For algorithms sensitive to class imbalance or in scenarios where misclassifying one class has significantly more severe consequences, strategies to balance the distribution could be considered. These strategies include oversampling the minority class, undersampling the majority class, or applying synthetic data generation methods such as SMOTE.


In [None]:
# Increase the font size
sns.set_context('talk', font_scale=0.7)

# Create a figure to visualize the correlation matrix with an adjusted size
plt.figure(figsize=(20, 20))  # Adjust the figure size

# Generate a heatmap of the correlation matrix
correlation_matrix = df.corr()
sns.heatmap(correlation_matrix, annot=True, fmt='.2f', cmap='coolwarm', center=0,
            square=True, linewidths=.5, cbar_kws={"shrink": .5})

# Set titles and axis labels
plt.title('Correlation Matrix')
plt.xlabel('Variables')
plt.ylabel('Variables')

# Rotate x-axis labels and improve subplot layout
plt.xticks(rotation=45)
plt.yticks(rotation=0)
plt.tight_layout()  # Automatically adjust subplot parameters


In [None]:
# In the previous graph, we observed that several variables exhibit high correlation. Let's explore how we can remove them.

# Define a function to identify columns with correlation below a certain threshold (thres)
def find_lc_cols(df, thres):
    """
    Finds variables with correlation greater than the threshold (thres).
    """
    corr = df.corr()
    columns = np.full((corr.shape[0],), True, dtype=bool)
    for i in range(corr.shape[0]):
        for j in range(i + 1, corr.shape[0]):
            if abs(corr.iloc[i, j]) >= thres:
                if columns[j]: 
                    columns[j] = False

    return columns

# Run the function and retrieve columns/variables with low correlation
lc_cols = find_lc_cols(df, thres=0.90)
print("Variables with low (<90%) correlation:", df.columns[lc_cols].tolist())

In [None]:
# Build a DataFrame that includes only the selected columns
s_cols = df.columns[lc_cols]
df_s = df[s_cols]

# Log the results
console.log(f"Selected variables: {len(df_s.columns)}", style="bold blue")
console.log(f"From a total of: {len(df.columns)}", style="bold blue")
console.log(f"\nFinal dataset: \n{df_s}", style="yellow")

In [None]:
# Split the dataset into training and testing sets using Scikit-learn
from sklearn.model_selection import train_test_split

X = df_s[df_s.columns]  # Features
y = data.target  # Target labels

# Split the data into training (80%) and testing (20%) sets
X_train, X_test, y_train, y_test = train_test_split(X, y, test_size=0.2, random_state=42)

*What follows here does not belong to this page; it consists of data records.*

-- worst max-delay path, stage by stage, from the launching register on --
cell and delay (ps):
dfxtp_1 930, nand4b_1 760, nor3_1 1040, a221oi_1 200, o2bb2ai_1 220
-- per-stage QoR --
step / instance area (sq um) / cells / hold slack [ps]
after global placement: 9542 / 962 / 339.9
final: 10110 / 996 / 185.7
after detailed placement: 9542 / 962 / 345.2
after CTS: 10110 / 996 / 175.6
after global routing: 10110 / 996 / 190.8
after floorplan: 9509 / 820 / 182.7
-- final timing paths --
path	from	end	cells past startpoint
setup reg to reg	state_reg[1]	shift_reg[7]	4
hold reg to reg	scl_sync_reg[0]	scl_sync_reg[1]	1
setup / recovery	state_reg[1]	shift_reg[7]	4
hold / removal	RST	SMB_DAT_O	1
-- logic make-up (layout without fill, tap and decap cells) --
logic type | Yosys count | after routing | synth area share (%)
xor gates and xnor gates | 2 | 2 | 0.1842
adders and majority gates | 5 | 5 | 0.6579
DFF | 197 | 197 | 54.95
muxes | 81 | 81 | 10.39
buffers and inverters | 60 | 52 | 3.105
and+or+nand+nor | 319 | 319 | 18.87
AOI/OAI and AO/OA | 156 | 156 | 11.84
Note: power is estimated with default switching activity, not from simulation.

# Display the shapes of the datasets
print(" - X_train:", X_train.shape)
print(" - X_test:", X_test.shape)
print(" - y_train:", y_train.shape)
print(" - y_test:", y_test.shape)

# Visualize the distribution of the training and testing sets
shapes = {
    'X_train': X_train.shape[0],
    'y_train': y_train.shape[0],
    'X_test': X_test.shape[0],
    'y_test': y_test.shape[0]
}

plt.figure(figsize=(10, 6))
plt.bar(shapes.keys(), shapes.values(), color=['blue', 'orange', 'green', 'red'])
plt.xlabel('Data Sets')
plt.ylabel('Number of Instances')
plt.title('Distribution of Training and Testing Sets')
plt.show()


## Decision Tree

In [None]:
# It's time to configure our classifier and fit the model to the data
from sklearn.tree import DecisionTreeClassifier
clf_dt = DecisionTreeClassifier(criterion='gini', max_depth=2)
clf_dt.fit(X_train, y_train)

In [None]:
# Fitting the model, let's evaluate its performance
# Calculate the predictions of the trained model on the test set
y_test_pred = clf_dt.predict(X_test)

# Using the true labels in the test set, calculate the model's accuracy
from sklearn.metrics import accuracy_score
acc = accuracy_score(y_test, y_test_pred) * 100
print("The model's accuracy is: {:0.2f}".format(acc))

In [None]:
# Let's now look at the confusion matrix for a better assessment of performance.
# Remember that the test set includes 114 subjects.
from sklearn.metrics import confusion_matrix, ConfusionMatrixDisplay

# Create the confusion matrix
cm = confusion_matrix(y_test, y_test_pred)

# Create an instance of ConfusionMatrixDisplay to visualize the confusion matrix
disp = ConfusionMatrixDisplay(confusion_matrix=cm)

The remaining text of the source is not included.